“Joyous Body” According to Estes

I have been reading ‘Women Who Run With the Wolves’, and feeling Dr. Clarissa Pinkola Estes’ words deeply and soulfully.

I am currently reading chapter 7, called ‘Joyous Body: The Wild Flesh,’ in which she discusses women’s body image and the importance of acceptance. Regarding wolves, she writes:

“They all have their own body configurations and strengths, their own beauty. They live and play according to what and how they are. They do not try to be what they are not….

Yet, despite their beauty and ability to stay strong, wolves are sometimes talked about in this way: ‘Ah, you are too hungry, your teeth are too sharp, your appetites too interested.’ Like wolves, women are sometimes discussed as though only a certain temperament, only a certain restrained appetite, is acceptable…. 

When women are relegated to moods, mannerisms, and contours that conform to a single ideal of beauty and behavior, they are captured in both body and soul, and are no longer free.”
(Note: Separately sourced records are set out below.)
===== src/rtl/gpio_lvl_ctrl.sv =====
module gpio_lvl_ctrl
  import gpio_lvl_pkg::*;
#(
  parameter int NPINS = 12
) (
  input  logic              clk,
  input  logic              rst_n,
  input  logic [SEL_W-1:0]  bus_word_addr,
  input  logic              bus_we,
  input  logic [WORD_W-1:0] bus_wdata,
  output logic [WORD_W-1:0] bus_rdata,
  input  logic [NPINS-1:0]  pin_in,
  output logic [NPINS-1:0]  pin_out,
  output logic [NPINS-1:0]  pin_oe,
  output logic              irq
);
  logic [1:0]       rst_sync_q;
  logic             rst_n_int;
  reg_sel_e         sel;
  logic [NPINS-1:0] lvl, pol, en, stat, clr;

  always_ff @(posedge clk or negedge rst_n) begin
    if (!rst_n) rst_sync_q <= 2'b00;
    else        rst_sync_q <= {rst_sync_q[0], 1'b1};
  end
  assign rst_n_int = rst_sync_q[1];

  assign sel = reg_sel_e'(bus_word_addr);
  assign clr = (bus_we && sel == SEL_STAT) ? bus_wdata[NPINS-1:0] : '0;

  gpio_lvl_sync #(.W(NPINS)) u_sync (
    .clk(clk), .rst_n(rst_n_int), .async_i(pin_in), .sync_o(lvl)
  );

  gpio_lvl_regs #(.NPINS(NPINS)) u_regs (
    .clk(clk), .rst_n(rst_n_int), .wr_en(bus_we), .sel(sel),
    .wdata(bus_wdata), .lvl_i(lvl), .stat_i(stat),
    .out_o(pin_out), .oe_o(pin_oe), .en_o(en), .pol_o(pol),
    .rdata(bus_rdata)
  );

  gpio_lvl_irq #(.NPINS(NPINS)) u_irq (
    .clk(clk), .rst_n(rst_n_int), .lvl_i(lvl), .pol_i(pol),
    .en_i(en), .clr_i(clr), .stat_o(stat), .irq_o(irq)
  );

  assert_irq_masked_R8: assert property (@(posedge clk) disable iff (!rst_n_int)
    (en == '0) |-> !irq);
  assert_irq_reset_R1: assert property (@(posedge clk)
    !rst_n_int |-> (!irq && pin_oe == '0));
endmodule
Regarding all the recent online acerbity toward women’s bodies, this passage particularly struck me, though it would have resounded anyway. The entire chapter is SO good, read the rest. Buy the book (actually, buy several and you will have the perfect birthday present for any of your friends).

We do not conform to a single idea of beauty or behavior, and that is the right way of things. Every body is different.

Read this absolutely beautiful list of 20 ways to love your body, from the National Eating Disorders Association’s website:


I am feeling so good about having a joyous body! Genetically-speaking I am exactly how I am meant to be. I dance, I eat healthy (and chocolate), I hug and dig and run. I am exactly how -I- am meant to be. So are you.


4 thoughts on ““Joyous Body” According to Estes

  1. ooooh I love this book, still one of my all time favourites, and have given it as gifts to other women too, I read it almost 13 years ago, but you have inspired me to revisit it, it taught me soooo much about myself at the time and i know there will be more wisdom for me now. I remember resonating with the ugly duckling story and still tell the coyote dick story, so funny. Thanks for posting this to remind me of her wisdom and for sharing it with others, it is a vital book for women to read 🙂

    • Yayyy! 🙂 (I am juuuust past the Red Shoes, as of last night. Most of them so far I have understood, but I feel like I am going to need to revisit that one. Still a lesson-in-progress!)
      Yes, it is truly vital. She has so much important wisdom to pass on, which all women need. I think this book would be highly beneficial for high school students to read.

      • Definately, all teenage girls should be equiped with her wisdom as they embark into womanhood. I remember the red shoes, and now own several pairs, but you really make me want to read it all again now. soooo much to read, but I know it will renew me with strenght and courage all over again 🙂

      • 😀 Oddly enough, I felt intimidated by the length, but now I am zooming through it. And I feel myself growing healthy.